Thursday, January 14, 2016

Climate Holism vs. Climate Reductionism

Click here to access article by Richard Heinberg from Post Carbon Institute.

Heinberg apparently thinks that our capitalist masters are stupid rather than desperate in their actions to support their addiction to power and wealth with which their system supplies them so abundantly. According to him, our masters are guilty of reductionist thinking.
The reductionist mindset is relentless: if one technofix leads to a problem, surely there will be a technofix for that too. Some habitual practitioners of reductionism do realize that their proposed tactics merely buy time before the next crisis hits, but they see no realistic alternative. Still, each new increment of time seems more expensive than the previous one.
Actually he doesn't see capitalist masters at all. He separates the economic system ("Wall Street") from government and labor.

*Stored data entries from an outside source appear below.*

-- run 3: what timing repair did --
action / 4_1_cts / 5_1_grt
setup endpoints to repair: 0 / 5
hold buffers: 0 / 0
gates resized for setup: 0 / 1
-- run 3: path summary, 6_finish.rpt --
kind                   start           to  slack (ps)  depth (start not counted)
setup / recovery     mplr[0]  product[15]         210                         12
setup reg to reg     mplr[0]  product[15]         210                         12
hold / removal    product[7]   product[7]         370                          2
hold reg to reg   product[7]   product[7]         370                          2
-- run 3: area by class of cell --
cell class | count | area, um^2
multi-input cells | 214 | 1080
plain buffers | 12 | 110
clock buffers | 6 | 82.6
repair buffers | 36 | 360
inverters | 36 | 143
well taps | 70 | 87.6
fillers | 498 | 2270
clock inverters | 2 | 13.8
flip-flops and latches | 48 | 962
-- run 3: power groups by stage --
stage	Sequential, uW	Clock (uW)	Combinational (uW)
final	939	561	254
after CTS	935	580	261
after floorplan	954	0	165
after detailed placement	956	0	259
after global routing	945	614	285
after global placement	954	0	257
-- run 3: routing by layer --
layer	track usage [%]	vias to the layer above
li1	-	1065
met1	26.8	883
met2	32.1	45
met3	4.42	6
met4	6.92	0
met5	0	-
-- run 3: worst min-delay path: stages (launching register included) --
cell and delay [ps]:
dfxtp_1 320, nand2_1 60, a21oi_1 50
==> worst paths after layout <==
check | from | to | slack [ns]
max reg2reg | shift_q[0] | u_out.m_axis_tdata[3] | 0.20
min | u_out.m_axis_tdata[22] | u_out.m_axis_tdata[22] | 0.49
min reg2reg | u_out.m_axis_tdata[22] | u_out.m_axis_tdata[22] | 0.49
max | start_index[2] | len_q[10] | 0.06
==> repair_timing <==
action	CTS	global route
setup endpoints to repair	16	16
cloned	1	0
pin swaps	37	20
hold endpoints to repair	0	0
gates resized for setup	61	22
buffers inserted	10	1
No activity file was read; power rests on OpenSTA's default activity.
**src/rtl/shot_ctrl_multi_if.sv**
```systemverilog
// Trigger/shot bundle between a controller and the multi-channel shot block.
// The block side uses the slave modport.
interface shot_ctrl_multi_if #(
  parameter int CH    = 4,
  parameter int CNT_W = 8
);
  logic [CH-1:0]    Start;
  logic             mode;
  logic             clr;
  logic [CH-1:0]    Shot;
  logic [CH-1:0]    busy;
  logic [CNT_W-1:0] fire_cnt;

  modport master (output Start, mode, clr, input  Shot, busy, fire_cnt);
  modport slave  (input  Start, mode, clr, output Shot, busy, fire_cnt);
endinterface

```
**src/rtl/shot_ctrl_multi.sv**
```systemverilog
// Multi-channel one-shot controller: one arm/fire FSM per channel plus a
// shared saturating counter of FIRE entries.

module shot_ctrl_lane #(
  parameter int PULSE_W = 4
) (
  input  logic clk,
  input  logic reset,
  input  logic start,
  input  logic mode,
  output logic shot,
  output logic busy,
  output logic fire
);
  localparam int CW = $clog2(PULSE_W + 1);

  typedef enum logic [2:0] {
    INIT  = 3'd0,
    IDLE  = 3'd1,
    ARMED = 3'd2,
    FIRE  = 3'd3,
    WAIT  = 3'd4
  } state_t;

  state_t        state;
  logic [CW-1:0] cnt;

  // Only consumed by the shared counter; Shot itself stays a pure state decode.
  assign fire = (state == ARMED) && start;

  always_ff @(posedge clk or negedge reset) begin
    if (!reset) begin
      state <= INIT;
      cnt   <= '0;
      shot  <= 1'b0;
      busy  <= 1'b0;
    end else begin
      case (state)
        INIT: begin
          state <= IDLE;
          shot  <= 1'b0;
          busy  <= 1'b0;
        end
        // A level already high out of reset must drop before it can arm.
        IDLE: if (!start) state <= ARMED;
        ARMED: if (start) begin
          state <= FIRE;
          cnt   <= CW'(PULSE_W - 1);
          shot  <= 1'b1;
          busy  <= 1'b1;
        end
        FIRE: begin
          if (cnt != '0) begin
            cnt <= cnt - CW'(1);
          end else if (!(mode && start)) begin
            shot <= 1'b0;
            if (start) begin
              state <= WAIT;
            end else begin
              state <= ARMED;
              busy  <= 1'b0;
            end
          end
        end
        WAIT: if (!start) begin
          state <= ARMED;
          busy  <= 1'b0;
        end
        default: begin
          state <= INIT;
          cnt   <= '0;
          shot  <= 1'b0;
          busy  <= 1'b0;
        end
      endcase
    end
  end
endmodule

module shot_ctrl_multi #(
  parameter int CH      = 4,
  parameter int PULSE_W = 4,
  parameter int CNT_W   = 8
) (
  input logic              clk,
  input logic              reset,
  shot_ctrl_multi_if.slave bus
);
  // Headroom for adding up to 16 fires in one cycle before saturation.
  localparam int SW = CNT_W + 5;
  localparam logic [SW-1:0] CNT_MAX = SW'((1 << CNT_W) - 1);

  logic [CH-1:0] shot_v, busy_v, fire_v;
  logic [SW-1:0] add, sum;
  logic [CNT_W-1:0] cnt_q;

  for (genvar i = 0; i < CH; i++) begin : g_lane
    shot_ctrl_lane #(.PULSE_W(PULSE_W)) u_lane (
      .clk   (clk),
      .reset (reset),
      .start (bus.Start[i]),
      .mode  (bus.mode),
      .shot  (shot_v[i]),
      .busy  (busy_v[i]),
      .fire  (fire_v[i])
    );
  end

  always_comb begin
    add = '0;
    for (int i = 0; i < CH; i++) add = add + SW'(fire_v[i]);
  end

  assign sum = SW'(cnt_q) + add;

  always_ff @(posedge clk or negedge reset) begin
    if (!reset)             cnt_q <= '0;
    else if (bus.clr)       cnt_q <= '0;
    else if (sum > CNT_MAX) cnt_q <= '1;
    else                    cnt_q <= sum[CNT_W-1:0];
  end

  assign bus.Shot     = shot_v;
  assign bus.busy     = busy_v;
  assign bus.fire_cnt = cnt_q;
endmodule

```
**src/flat_wrapper.sv**
```systemverilog
// flat-port wrapper written by rule: the top's interface ports become plain ports
module shot_ctrl_multi_flat 
#(
  parameter int CH      = 4,
  parameter int PULSE_W = 4,
  parameter int CNT_W   = 8
)
  (clk, reset, bus_Start, bus_mode, bus_clr, bus_Shot, bus_busy, bus_fire_cnt);
  shot_ctrl_multi_if #(.CH(CH), .CNT_W(CNT_W)) bus_i ();
  input logic clk;
  input logic reset;
  input wire logic [$bits(bus_i.Start)-1:0] bus_Start;
  input wire logic [$bits(bus_i.mode)-1:0] bus_mode;
  input wire logic [$bits(bus_i.clr)-1:0] bus_clr;
  output wire logic [$bits(bus_i.Shot)-1:0] bus_Shot;
  output wire logic [$bits(bus_i.busy)-1:0] bus_busy;
  output wire logic [$bits(bus_i.fire_cnt)-1:0] bus_fire_cnt;
  assign bus_i.Start = bus_Start;
  assign bus_i.mode = bus_mode;
  assign bus_i.clr = bus_clr;
  assign bus_Shot = bus_i.Shot;
  assign bus_busy = bus_i.busy;
  assign bus_fire_cnt = bus_i.fire_cnt;
  shot_ctrl_multi #(.CH(CH), .PULSE_W(PULSE_W), .CNT_W(CNT_W)) u_core (.clk(clk), .reset(reset), .bus(bus_i));
endmodule
```
**config.mk**
```make
export PLATFORM = sky130hd
export DESIGN_NAME = shot_ctrl_multi_flat
export DESIGN_NICKNAME = d
export VERILOG_FILES = /design/src/rtl/shot_ctrl_multi_if.sv /design/src/rtl/shot_ctrl_multi.sv /design/src/flat_wrapper.sv
export SDC_FILE = /design/constraint.sdc
export NUM_CORES = 1
export LEC_CHECK = 0
export BUFFER_PORTS_ARGS = -buffer_cell sky130_fd_sc_hd__buf_2
export CORE_ASPECT_RATIO = 0.9
export CORE_UTILIZATION = 44
export CTS_CLUSTER_DIAMETER = 80
export DETAILED_ROUTE_END_ITERATION = 16
export GPL_TIMING_DRIVEN = 0
export HOLD_SLACK_MARGIN = 0.12
export MAX_ROUTING_LAYER = met4
export PLACE_DENSITY_LB_ADDON = 0.2
export SYNTH_ARGS = -nofsm -noshare
export SYNTH_HDL_FRONTEND = slang
export SYNTH_SLANG_ARGS = --single-unit
```
**constraint.sdc**
```tcl
create_clock -name clk -period 7 [get_ports clk]
set_input_delay 0.7 -clock clk [delete_from_list [all_inputs] [get_ports clk]]
set_output_delay 0.7 -clock clk [all_outputs]
set_load 0.01 [all_outputs]
```
==> qor.txt, run 1 <==
Max Freq = 293 MHz
Share of layout cells above drive strength 1 = 14.8%
TritonCTS clock tree = done
Placed inst area = 2810 µm²
Hold WC Path Type = flop to flop
Final setup viols = 0
Worst Tran Pin Value = 909 ps
Reg clk slew, reported paths = 80 ps
Final hold slack = 495 ps
Fill count = 543
Sequential Power Share = 33.6%
Peak supply drop = 0.000190 V
Status = complete, no violations
Final worst-path cycle share = 48.7%
Post-synthesis cell type count = 47
Worst slack at placement = 3280 ps
WL/cell = 14.0 µm
Number of synthesized flops with an enable pin = 0
Largest fanout on the critical path = 8
Clk_lat worst skew = 290 ps
Synth Register Bits = 40
GR Overflow Total = 0
RSZ-0062 raised after global routing = no
Crit path to = u_core.bus.fire_cnt[5]
Initial antenna violation count = 0
DR pass1 iterations = 4
Vias = 2266
Die height = 75.2 µm
CP Launch Type = primary input
CTS resizes = 0
Setup bufs post-CTS = 0
Final Hold Fails = 0
PwrDens = 382 nW/µm²
Ant diodes = 0
Max-cap violation count = 0
Die X-Extent = 83.3 µm
CP startpoint = bus_Start[0]
Nets = 352
Final HPWL DP = 3980 µm
Cells after synthesis = 301
Bufs on Longest Clock Path = 2
Total detailed-routing wirelength = 5600 µm
Num rows = 26
Post-Syn Nets = 324
Cts hold-fix bufs = 0
Vias/cell = 5.67
Post-route antenna net violation count = 0
Final worst-path setup slack = 3590 ps
Synth warn = 0
I/O Buffers = 21
Arrival @ worst endpoint = 3640 ps
Critical path endpoint category = flop
Clock root cell = clkbuf_8
Area Growth Syn to Fin = 10.8%
Clk pwr share = 14.6%
WS Path Type = primary input to flop
Leak pwr = 1.38 nW
Final Cell Area = 2900 µm²
Slew headroom = 39.4%
Fin Setup TNS = 0 ps
GRT Total Usage = 19.9%
Number of DRC markers in iteration 0 = 116
Mapped Area = 2620 µm²
Clock Sinks = 40
R2R setup slack = 3710 ps
R2R depth = 15
Initial Util = 46.0%
Syn avg cell area = 8.69 µm²
Final GP Congestion = 0.838
Required @ worst endpoint = 7230 ps
Clk_skew = 3.64 ps
RR Startpoint = u_core.g_lane[1].u_lane.state[2]
Sw power = 0.452 mW
Inserted Clock Buffers = 5
Sw Ratio = 40.8%
# H-tree levels = 2
I/O pin total = 24
FFs w/ async S/R, synth = 100%
Largest net degree at the start of global routing = 41
Final max-slew violation count = 0
First-pass GRT wire length = 9630 µm
Drc violations = 0
R2R Path End = u_core.bus.fire_cnt[5]
Top FF cell, synth = dfrtp_1
Die ar. = 6260 µm²
Minimum clock period = 3410 ps
Sequential fraction of the synthesis area = 38.3%
Core box area = 5690 µm²
Internal power = 0.656 mW
Comb pwr share = 51.8%
Vias in the first global route = 2053
-- sequential cells by signal, summed over array words and instances, names as in the netlist --
register and flops:
u_core.bus.fire_cnt 8, u_core.g_lane.u_lane.cnt 12, u_core.g_lane.u_lane.busy 4, u_core.g_lane.u_lane.state 12, u_core.g_lane.u_lane.shot 4
-- cells in the mapped netlist (all sizes together) (2+ instances only) --
master	count	share of area, %
a22oi	2	0.57
o22ai	8	1.9
a21o	3	0.86
a211o	2	0.67
a31oi	2	0.48
o21a	7	2.0
a222oi	3	1.1
a211oi	7	2.0
o21bai	4	1.1
xor2	2	0.67
ha	13	6.2
o211ai	3	0.86
mux2i	4	1.5
nand2	21	3.0
inv	29	4.2
o21ai	28	5.4
clkbuf	3	0.48
nand2b	10	2.4
nand3b	5	1.4
nor3	6	1.1
a2111oi	3	1.0
and2	4	0.96
fa	2	1.5
buf	20	4.7
nor2	17	2.4
nand3	6	1.1
o41ai	4	1.3
nor2b	5	1.2
a21oi	23	4.4
dfrtp	40	38
File: src/rtl/fixedp_pkg.sv
// Shared fixed-point types: default Q/N, output FSM states and the requester id type.
package fixedp_pkg;

   localparam int DEF_Q = 15;
   localparam int DEF_N = 32;

   typedef enum logic {
      ST_EMPTY = 1'b0,
      ST_FULL  = 1'b1
   } out_state_t;

   typedef logic req_id_t;

   localparam req_id_t REQ0 = 1'b0;
   localparam req_id_t REQ1 = 1'b1;

endpackage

Apparently "holistic" thinking doesn't apply to capitalism. (sarcasm)
The lure of the technofix is that we won’t have to fundamentally change our behavior. We can go on extracting resources, using energy, and making money, all at an ever-accelerating pace. Wall Street is happy, government is happy, workers are happy. Here’s the thing: this line of action cannot solve the cascading complex of crises that will hammer civilization to bits during the remainder of this century. Until we start thinking holistically and alter our systemic behavior, we are locked into a trajectory that leads inevitably to a chain of mutually reinforcing planetary breakdowns that start with droughts and superstorms and won’t end until everything we hold dear is either destroyed or rendered meaningless.